(WHAT IS NEEDED): Check the records below line by line. Give the count of lines with "kind", and nothing else.

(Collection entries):
**config.mk**
```make
export PLATFORM = sky130hd
export DESIGN_NAME = mdio_master
export DESIGN_NICKNAME = d
export VERILOG_FILES = /design/src/rtl/mdio_pkg.sv /design/src/rtl/mdio_clk_div.sv /design/src/rtl/mdio_frame_engine.sv /design/src/rtl/mdio_master.sv
export SDC_FILE = /design/constraint.sdc
export NUM_CORES = 1
export LEC_CHECK = 0
export ABC_AREA = 1
export BUFFER_PORTS_ARGS = -buffer_cell sky130_fd_sc_hd__buf_2
export CAP_MARGIN = 20
export CORE_MARGIN = 8
export CORE_UTILIZATION = 30
export DETAILED_ROUTE_END_ITERATION = 8
export PLACE_DENSITY_LB_ADDON = 0.15
export SLEW_MARGIN = 25
export SYNTH_ARGS = -nofsm -noshare
export SYNTH_HDL_FRONTEND = slang
export SYNTH_SLANG_ARGS = --single-unit
```
**constraint.sdc**
```tcl
create_clock -name clk -period 1.9 [get_ports clk]
set_input_delay 0.475 -clock clk [delete_from_list [all_inputs] [get_ports clk]]
set_output_delay 0.475 -clock clk [all_outputs]
set_load 0.02 [all_outputs]
```
**src/rtl/mdio_pkg.sv**
```systemverilog
package mdio_pkg;

    localparam logic [1:0] A_CTRL = 2'd0;
    localparam logic [1:0] A_XFER = 2'd1;
    localparam logic [1:0] A_MODE = 2'd2;
    localparam logic [1:0] A_PINS = 2'd3;

    localparam logic [3:0] OP_READ  = 4'b0110;
    localparam logic [3:0] OP_WRITE = 4'b0101;

    typedef enum logic [3:0] {
        ST_IDLE,
        ST_PREAMBLE,
        ST_OPCODE,
        ST_PHYAD,
        ST_REGAD,
        ST_TA_WR,
        ST_TA_RD,
        ST_DATA_WR,
        ST_DATA_RD
    } frame_state_e;

endpackage

```
**src/rtl/mdio_clk_div.sv**
```systemverilog
module mdio_clk_div #(
    parameter int DIV_W = 16
) (
    input  logic             clk,
    input  logic             rst_n,
    input  logic             run,
    input  logic [DIV_W-1:0] div,
    output logic             mdc,
    output logic             rise_pulse,
    output logic             fall_pulse
);

    logic [DIV_W-1:0] cnt_q;
    logic [DIV_W-1:0] eff;
    logic [DIV_W-1:0] half;

    // divider 0 would never toggle MDC, so it is clamped to 1
    always_comb begin
        eff  = (div == '0) ? {{(DIV_W-1){1'b0}}, 1'b1} : div;
        half = eff >> 1;
    end

    always_ff @(posedge clk or negedge rst_n) begin
        if (!rst_n) begin
            cnt_q <= '0;
        end else if (!run || cnt_q == eff) begin
            cnt_q <= '0;
        end else begin
            cnt_q <= cnt_q + 1'b1;
        end
    end

    // low phase is counts 0..half, high phase half+1..eff
    assign mdc        = run && (cnt_q > half);
    assign rise_pulse = run && (cnt_q == half);
    assign fall_pulse = run && (cnt_q == eff);

endmodule

```
**src/rtl/mdio_frame_engine.sv**
```systemverilog
module mdio_frame_engine
    import mdio_pkg::*;
#(
    parameter int DIV_W   = 16,
    parameter int PRE_LEN = 32,
    parameter int DATA_W  = 16,
    parameter int AFLD_W  = 5
) (
    input  logic              clk,
    input  logic              rst_n,
    input  logic              start,
    input  logic              wr_dir,
    input  logic [AFLD_W-1:0] phy_addr,
    input  logic [AFLD_W-1:0] reg_addr,
    input  logic [DATA_W-1:0] wdata,
    input  logic [DIV_W-1:0]  div,
    input  logic              din,
    output logic              busy,
    output logic              mdc,
    output logic              oe,
    output logic              dout,
    output logic              done,
    output logic              ack_seen,
    output logic [DATA_W-1:0] rx_data
);

    localparam int CNT_W  = $clog2((PRE_LEN > DATA_W) ? PRE_LEN : DATA_W);
    localparam int AIDX_W = $clog2(AFLD_W);
    localparam int DIDX_W = $clog2(DATA_W);

    frame_state_e      state_q;
    logic [CNT_W-1:0]  bit_q;
    logic [DIV_W-1:0]  div_q;
    logic              ack_q;
    logic [DATA_W-1:0] shift_q;
    logic              rise_pulse;
    logic              fall_pulse;
    logic              last;
    logic [3:0]        opcode;

    assign busy   = (state_q != ST_IDLE);
    assign last   = fall_pulse && (bit_q == '0);
    assign opcode = wr_dir ? OP_WRITE : OP_READ;

    mdio_clk_div #(.DIV_W(DIV_W)) clk_div_i (
        .clk        (clk),
        .rst_n      (rst_n),
        .run        (busy),
        .div        (div_q),
        .mdc        (mdc),
        .rise_pulse (rise_pulse),
        .fall_pulse (fall_pulse)
    );

    // state register: each field ends on the falling edge of its last bit
    always_ff @(posedge clk or negedge rst_n) begin
        if (!rst_n) begin
            state_q <= ST_IDLE;
            bit_q   <= '0;
            div_q   <= '0;
            ack_q   <= 1'b0;
            shift_q <= '0;
        end else begin
            if (rise_pulse) begin
                if (state_q == ST_TA_RD && bit_q == '0) begin
                    ack_q <= !din;
                end
                if (state_q == ST_DATA_RD) begin
                    shift_q <= {shift_q[DATA_W-2:0], din};
                end
            end
            if (fall_pulse && bit_q != '0) begin
                bit_q <= bit_q - 1'b1;
            end
            unique case (state_q)
                ST_IDLE: begin
                    if (start) begin
                        state_q <= ST_PREAMBLE;
                        bit_q   <= CNT_W'(PRE_LEN - 1);
                        div_q   <= div;
                        ack_q   <= 1'b0;
                    end
                end
                ST_PREAMBLE: begin
                    if (last) begin
                        state_q <= ST_OPCODE;
                        bit_q   <= CNT_W'(3);
                    end
                end
                ST_OPCODE: begin
                    if (last) begin
                        state_q <= ST_PHYAD;
                        bit_q   <= CNT_W'(AFLD_W - 1);
                    end
                end
                ST_PHYAD: begin
                    if (last) begin
                        state_q <= ST_REGAD;
                        bit_q   <= CNT_W'(AFLD_W - 1);
                    end
                end
                ST_REGAD: begin
                    if (last) begin
                        state_q <= wr_dir ? ST_TA_WR : ST_TA_RD;
                        bit_q   <= CNT_W'(1);
                    end
                end
                ST_TA_WR: begin
                    if (last) begin
                        state_q <= ST_DATA_WR;
                        bit_q   <= CNT_W'(DATA_W - 1);
                    end
                end
                ST_TA_RD: begin
                    if (last) begin
                        state_q <= ST_DATA_RD;
                        bit_q   <= CNT_W'(DATA_W - 1);
                    end
                end
                ST_DATA_WR, ST_DATA_RD: begin
                    if (last) begin
                        state_q <= ST_IDLE;
                    end
                end
                default: state_q <= ST_IDLE;
            endcase
        end
    end

    // pin outputs from the current state and bit index
    always_comb begin
        oe   = 1'b0;
        dout = 1'b0;
        unique case (state_q)
            ST_IDLE:     ;
            ST_PREAMBLE: begin oe = 1'b1; dout = 1'b1; end
            ST_OPCODE:   begin oe = 1'b1; dout = opcode[bit_q[1:0]]; end
            ST_PHYAD:    begin oe = 1'b1; dout = phy_addr[bit_q[AIDX_W-1:0]]; end
            ST_REGAD:    begin oe = 1'b1; dout = reg_addr[bit_q[AIDX_W-1:0]]; end
            ST_TA_WR:    begin oe = 1'b1; dout = bit_q[0]; end
            ST_TA_RD:    ;
            ST_DATA_WR:  begin oe = 1'b1; dout = wdata[bit_q[DIDX_W-1:0]]; end
            ST_DATA_RD:  ;
            default:     ;
        endcase
    end

    assign done     = last && (state_q == ST_DATA_WR || state_q == ST_DATA_RD);
    assign ack_seen = ack_q;
    assign rx_data  = shift_q;

endmodule

```
**src/rtl/mdio_master.sv**
```systemverilog
module mdio_master
    import mdio_pkg::*;
#(
    parameter int DIV_W   = 16,
    parameter int DIV_RST = 255,
    parameter int PRE_LEN = 32
) (
    input  logic        clk,
    input  logic        rst_n,
    input  logic        reg_wr_en,
    input  logic [1:0]  reg_addr,
    input  logic [31:0] reg_wdata,
    output logic [31:0] reg_rdata,
    output logic        mdc_o,
    output logic        mdio_oe_o,
    output logic        mdio_do_o,
    input  logic        mdio_di_i
);

    localparam int DATA_W = 16;
    localparam int AFLD_W = 5;
    localparam logic [DIV_W-1:0] DIV_INIT = DIV_W'(DIV_RST);

    logic              enable_q;
    logic [DIV_W-1:0]  div_q;
    logic              wr_q;
    logic              ack_q;
    logic [AFLD_W-1:0] regad_q;
    logic [AFLD_W-1:0] phyad_q;
    logic [DATA_W-1:0] data_q;
    logic              manual_q;
    logic              man_mdc_q;
    logic              man_oe_q;
    logic              man_do_q;

    logic              eng_busy;
    logic              eng_mdc;
    logic              eng_oe;
    logic              eng_do;
    logic              eng_done;
    logic              eng_ack;
    logic [DATA_W-1:0] eng_rx;
    logic              start;
    logic              wdata_unused;

    assign wdata_unused = ^reg_wdata[29:26];

    assign start = reg_wr_en && (reg_addr == A_XFER) && reg_wdata[31]
                   && enable_q && !eng_busy;

    mdio_frame_engine #(
        .DIV_W   (DIV_W),
        .PRE_LEN (PRE_LEN),
        .DATA_W  (DATA_W),
        .AFLD_W  (AFLD_W)
    ) engine_i (
        .clk      (clk),
        .rst_n    (rst_n),
        .start    (start),
        .wr_dir   (wr_q),
        .phy_addr (phyad_q),
        .reg_addr (regad_q),
        .wdata    (data_q),
        .div      (div_q),
        .din      (mdio_di_i),
        .busy     (eng_busy),
        .mdc      (eng_mdc),
        .oe       (eng_oe),
        .dout     (eng_do),
        .done     (eng_done),
        .ack_seen (eng_ack),
        .rx_data  (eng_rx)
    );

    always_ff @(posedge clk or negedge rst_n) begin
        if (!rst_n) begin
            enable_q  <= 1'b0;
            div_q     <= DIV_INIT;
            wr_q      <= 1'b0;
            ack_q     <= 1'b0;
            regad_q   <= '0;
            phyad_q   <= '0;
            data_q    <= '0;
            manual_q  <= 1'b0;
            man_mdc_q <= 1'b0;
            man_oe_q  <= 1'b0;
            man_do_q  <= 1'b0;
        end else begin
            if (reg_wr_en) begin
                case (reg_addr)
                    A_CTRL: begin
                        enable_q <= reg_wdata[30];
                        div_q    <= reg_wdata[DIV_W-1:0];
                    end
                    A_MODE: manual_q <= reg_wdata[31];
                    A_PINS: begin
                        man_mdc_q <= reg_wdata[2];
                        man_oe_q  <= reg_wdata[1];
                        man_do_q  <= reg_wdata[0];
                    end
                    default: ;
                endcase
            end
            if (start) begin
                wr_q    <= reg_wdata[30];
                ack_q   <= 1'b0;
                regad_q <= reg_wdata[25:21];
                phyad_q <= reg_wdata[20:16];
                data_q  <= reg_wdata[15:0];
            end
            if (eng_done && !wr_q) begin
                ack_q  <= eng_ack;
                data_q <= eng_ack ? eng_rx : '1;
            end
        end
    end

    always_comb begin
        case (reg_addr)
            A_CTRL:  reg_rdata = {enable_q && !eng_busy, enable_q,
                                  {(30-DIV_W){1'b0}}, div_q};
            A_XFER:  reg_rdata = {eng_busy, wr_q, ack_q, 3'b000,
                                  regad_q, phyad_q, data_q};
            A_MODE:  reg_rdata = {manual_q, 31'd0};
            default: reg_rdata = {29'd0, man_mdc_q, man_oe_q, mdio_di_i};
        endcase
    end

    assign mdc_o     = manual_q ? man_mdc_q : eng_mdc;
    assign mdio_oe_o = manual_q ? man_oe_q  : eng_oe;
    assign mdio_do_o = manual_q ? man_do_q  : eng_do;

endmodule

```
==> flow_summary.toml, run 1 <==
[global_routing]
grt_pass1_wl_um = 34760
grt_pass1_vias = 6305
grt_overflow_total = 0
grt_max_degree = 40
antenna_found_initial = 0
grt_usage_pct = 16.98

[critical_path]
cp-end-kind = "output port"
worstSetupPathType = "register to output port"
critPathMaxFanout = 2
critPathArrivalTime_ps = 2020
cp-start-kind = "register"
regToRegSetupSlack_ps = -220
path_cells = "inv_2 > ha_4 > a21oi_2 > nor2_1 > a211oi_2 > o21ai_1 > a211oi_2 > nand2_1 > nand2_1 > o21ai_2 > buf_6"
cp.required_ps = 1420
critPathMaxStageDelay_ps = 390
slowest_stage = "dfrtp_1"

[status]
violations = "setup timing"
status = "complete, but fails checks"

[sta]
max-slew-margin-rel_pct = 56.65
fin_ws_ps = -594.9
drv_slew = 0
worst_pin_slew_ps = 650.3
hold_viol_final = 0
fmax_mhz = 400.8
rsz0062_at_grt = "yes"
setup-violations-final = 53
skew_ps = 14.99
finalCritPeriodShare_pct = 131.3
min_period_ps = 2495

[yosys]
yosysTopAreaCell = "dfrtp_1"
syn_inst = 837
synth_edf_count = 0
synth_cell_types = 46
postSynthAreaPerCell_um2 = 7.542
ys_seq_area_share_pct = 42.58
synth_top_area_share_pct = 39.25
ys_top_cells_by_area = "dfrtp_1, nand2_1, o21ai_0, inv_1, nor2_1"
synth_commonest_cells = "nand2_1, inv_1, dfrtp_1, o21ai_0, nor2_1"
synth_area_um2 = 6312
yosysMostFrequentCell = "nand2_1"
ys_ff_latch = 107
synth_warnings = 0
ys_dominant_reg_cell = "dfrtp_1"
async_reset_ff_share_pct = 100.0

[final_layout]
drive_gt1_share_pct = 39.93
final_util_pct = 46.27
antennaDiodeCount = 0
syn_to_final_growth_pct = 52.65
nets = 1117
finish.instance_area_um2 = 9635

[cts]
numCtsBuffers = 9
clock_sinks = 107
ctsRootBufferMaster = "clkbuf_16"
cts_buffer_depth = 2
cts_tree = "done"
clk_latency_ps = 370
htree_levels = 3
clk_pin_slew_ps = 80

[power]
ir_worst_vdd_v = 0.0005184
p_clk_share_pct = 17.7
power_density_nw_per_um2 = 1155
total_power_mw = 11.13
power_frac_seq_pct = 31.4
swShare_pct = 40.72
power_frac_comb_pct = 50.9
power_switching_mw = 4.531
leakage_nw = 4.714
internal_power_mw = 6.596

[floorplan]
die_h_um = 161.1
initial_core_util_pct = 30.31
num_rows = 53
core_area_um2 = 20820
io_pins = 73
die-area_um2 = 25940
die_w_um = 161.1

[routing]
vias_per_cell = 4.691
drc = 0
first_pass_iters = 4
totalWireLength_um = 21920
first_iter_violations = 282
via_count = 6295
wl_per_cell_um = 16.33
ant_nets = 0

[min_path]
hold_path_class = "input port to asynchronous set/reset pin"

[place]
place_area_um2 = 7963
hpwl_um = 15660
gp_routability_congestion = 0.8686
dp_slack_ps = -387.4
io_buffers = 65

[run]
maxCapViolCount = 0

(WORKED SOLUTION): 2